===== Input data
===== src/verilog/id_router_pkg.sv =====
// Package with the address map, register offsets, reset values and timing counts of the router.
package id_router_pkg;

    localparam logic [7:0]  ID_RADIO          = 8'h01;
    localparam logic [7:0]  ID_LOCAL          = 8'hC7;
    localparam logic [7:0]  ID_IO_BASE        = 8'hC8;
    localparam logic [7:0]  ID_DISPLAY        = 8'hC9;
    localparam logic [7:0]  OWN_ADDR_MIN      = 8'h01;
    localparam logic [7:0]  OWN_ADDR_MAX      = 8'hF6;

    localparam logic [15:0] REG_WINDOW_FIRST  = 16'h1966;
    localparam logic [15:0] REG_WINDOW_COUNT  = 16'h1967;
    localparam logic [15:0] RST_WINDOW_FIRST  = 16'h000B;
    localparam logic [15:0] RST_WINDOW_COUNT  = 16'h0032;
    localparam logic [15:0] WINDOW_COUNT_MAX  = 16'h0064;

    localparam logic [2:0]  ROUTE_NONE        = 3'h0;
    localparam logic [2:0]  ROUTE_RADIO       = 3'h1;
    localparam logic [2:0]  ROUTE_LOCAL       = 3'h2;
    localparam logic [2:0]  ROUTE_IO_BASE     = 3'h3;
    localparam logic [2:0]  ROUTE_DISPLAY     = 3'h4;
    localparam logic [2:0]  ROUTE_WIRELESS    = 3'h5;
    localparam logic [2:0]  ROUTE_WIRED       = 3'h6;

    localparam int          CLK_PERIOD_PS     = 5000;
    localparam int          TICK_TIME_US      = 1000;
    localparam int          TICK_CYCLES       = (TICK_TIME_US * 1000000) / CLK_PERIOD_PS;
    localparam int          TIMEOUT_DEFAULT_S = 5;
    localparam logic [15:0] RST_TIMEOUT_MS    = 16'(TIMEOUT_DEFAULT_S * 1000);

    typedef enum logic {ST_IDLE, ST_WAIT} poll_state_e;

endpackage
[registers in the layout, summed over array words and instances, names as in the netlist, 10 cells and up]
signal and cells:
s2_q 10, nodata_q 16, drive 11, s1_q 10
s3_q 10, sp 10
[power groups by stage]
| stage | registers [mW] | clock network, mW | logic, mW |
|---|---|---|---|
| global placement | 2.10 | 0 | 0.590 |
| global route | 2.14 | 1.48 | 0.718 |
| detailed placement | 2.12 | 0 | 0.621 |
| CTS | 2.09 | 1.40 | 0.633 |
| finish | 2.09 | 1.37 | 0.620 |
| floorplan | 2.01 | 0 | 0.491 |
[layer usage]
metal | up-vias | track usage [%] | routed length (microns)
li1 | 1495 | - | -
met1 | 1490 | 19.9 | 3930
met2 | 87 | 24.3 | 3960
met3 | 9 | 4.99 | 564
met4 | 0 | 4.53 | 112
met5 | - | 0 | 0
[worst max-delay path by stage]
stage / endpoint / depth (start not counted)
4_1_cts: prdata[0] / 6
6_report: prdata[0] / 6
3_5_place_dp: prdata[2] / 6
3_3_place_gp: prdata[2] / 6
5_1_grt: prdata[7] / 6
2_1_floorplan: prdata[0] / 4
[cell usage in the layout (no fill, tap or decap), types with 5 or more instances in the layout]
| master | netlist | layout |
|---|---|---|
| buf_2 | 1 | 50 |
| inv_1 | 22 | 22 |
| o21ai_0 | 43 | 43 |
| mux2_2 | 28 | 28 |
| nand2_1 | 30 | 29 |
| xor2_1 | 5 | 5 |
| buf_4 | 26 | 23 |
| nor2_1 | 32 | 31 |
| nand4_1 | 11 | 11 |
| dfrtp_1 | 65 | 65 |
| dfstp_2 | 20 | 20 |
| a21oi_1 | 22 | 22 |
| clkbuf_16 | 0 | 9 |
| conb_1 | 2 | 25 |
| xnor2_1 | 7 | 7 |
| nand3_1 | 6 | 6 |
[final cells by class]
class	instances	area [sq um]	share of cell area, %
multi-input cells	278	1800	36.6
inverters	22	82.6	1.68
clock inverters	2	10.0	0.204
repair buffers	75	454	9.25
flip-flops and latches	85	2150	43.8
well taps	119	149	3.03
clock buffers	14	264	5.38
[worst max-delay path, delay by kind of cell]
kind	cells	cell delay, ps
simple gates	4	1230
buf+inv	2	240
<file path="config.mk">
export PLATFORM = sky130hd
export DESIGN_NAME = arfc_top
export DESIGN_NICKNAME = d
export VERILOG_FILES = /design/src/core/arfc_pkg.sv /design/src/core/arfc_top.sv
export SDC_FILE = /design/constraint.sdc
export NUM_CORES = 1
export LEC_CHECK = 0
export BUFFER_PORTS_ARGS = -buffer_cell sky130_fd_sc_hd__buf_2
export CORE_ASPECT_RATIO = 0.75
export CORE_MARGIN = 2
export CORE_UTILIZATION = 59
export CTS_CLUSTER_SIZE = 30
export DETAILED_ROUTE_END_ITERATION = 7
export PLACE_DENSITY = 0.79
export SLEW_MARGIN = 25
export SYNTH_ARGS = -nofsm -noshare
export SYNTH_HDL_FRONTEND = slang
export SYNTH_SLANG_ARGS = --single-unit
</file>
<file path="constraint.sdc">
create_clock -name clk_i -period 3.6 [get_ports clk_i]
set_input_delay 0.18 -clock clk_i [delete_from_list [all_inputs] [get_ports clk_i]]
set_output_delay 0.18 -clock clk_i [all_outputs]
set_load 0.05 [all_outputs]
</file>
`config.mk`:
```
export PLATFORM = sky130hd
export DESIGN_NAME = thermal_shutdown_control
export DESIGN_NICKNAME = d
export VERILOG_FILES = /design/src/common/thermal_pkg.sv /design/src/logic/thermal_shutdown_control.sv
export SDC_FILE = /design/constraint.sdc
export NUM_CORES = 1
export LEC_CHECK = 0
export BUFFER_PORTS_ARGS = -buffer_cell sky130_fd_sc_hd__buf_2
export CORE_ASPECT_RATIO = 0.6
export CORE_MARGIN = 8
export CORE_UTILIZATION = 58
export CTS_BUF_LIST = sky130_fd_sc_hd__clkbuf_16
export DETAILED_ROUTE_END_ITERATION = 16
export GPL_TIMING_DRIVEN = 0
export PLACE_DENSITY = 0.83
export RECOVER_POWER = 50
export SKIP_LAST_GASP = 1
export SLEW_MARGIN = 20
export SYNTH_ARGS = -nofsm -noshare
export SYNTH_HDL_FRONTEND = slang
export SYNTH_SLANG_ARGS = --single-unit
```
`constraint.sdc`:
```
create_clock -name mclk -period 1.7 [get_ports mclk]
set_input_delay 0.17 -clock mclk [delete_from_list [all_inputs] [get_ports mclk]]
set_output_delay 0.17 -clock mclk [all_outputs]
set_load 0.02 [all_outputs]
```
==========
### Task details:
Write out exactly the lines above from the line with "[cell usage in" through the line with "nand4_1 | 11 | 11 |", both of them included, and leave out all other lines.

### Solution for this exercise:
[cell usage in the layout (no fill, tap or decap), types with 5 or more instances in the layout]
| master | netlist | layout |
|---|---|---|
| buf_2 | 1 | 50 |
| inv_1 | 22 | 22 |
| o21ai_0 | 43 | 43 |
| mux2_2 | 28 | 28 |
| nand2_1 | 30 | 29 |
| xor2_1 | 5 | 5 |
| buf_4 | 26 | 23 |
| nor2_1 | 32 | 31 |
| nand4_1 | 11 | 11 |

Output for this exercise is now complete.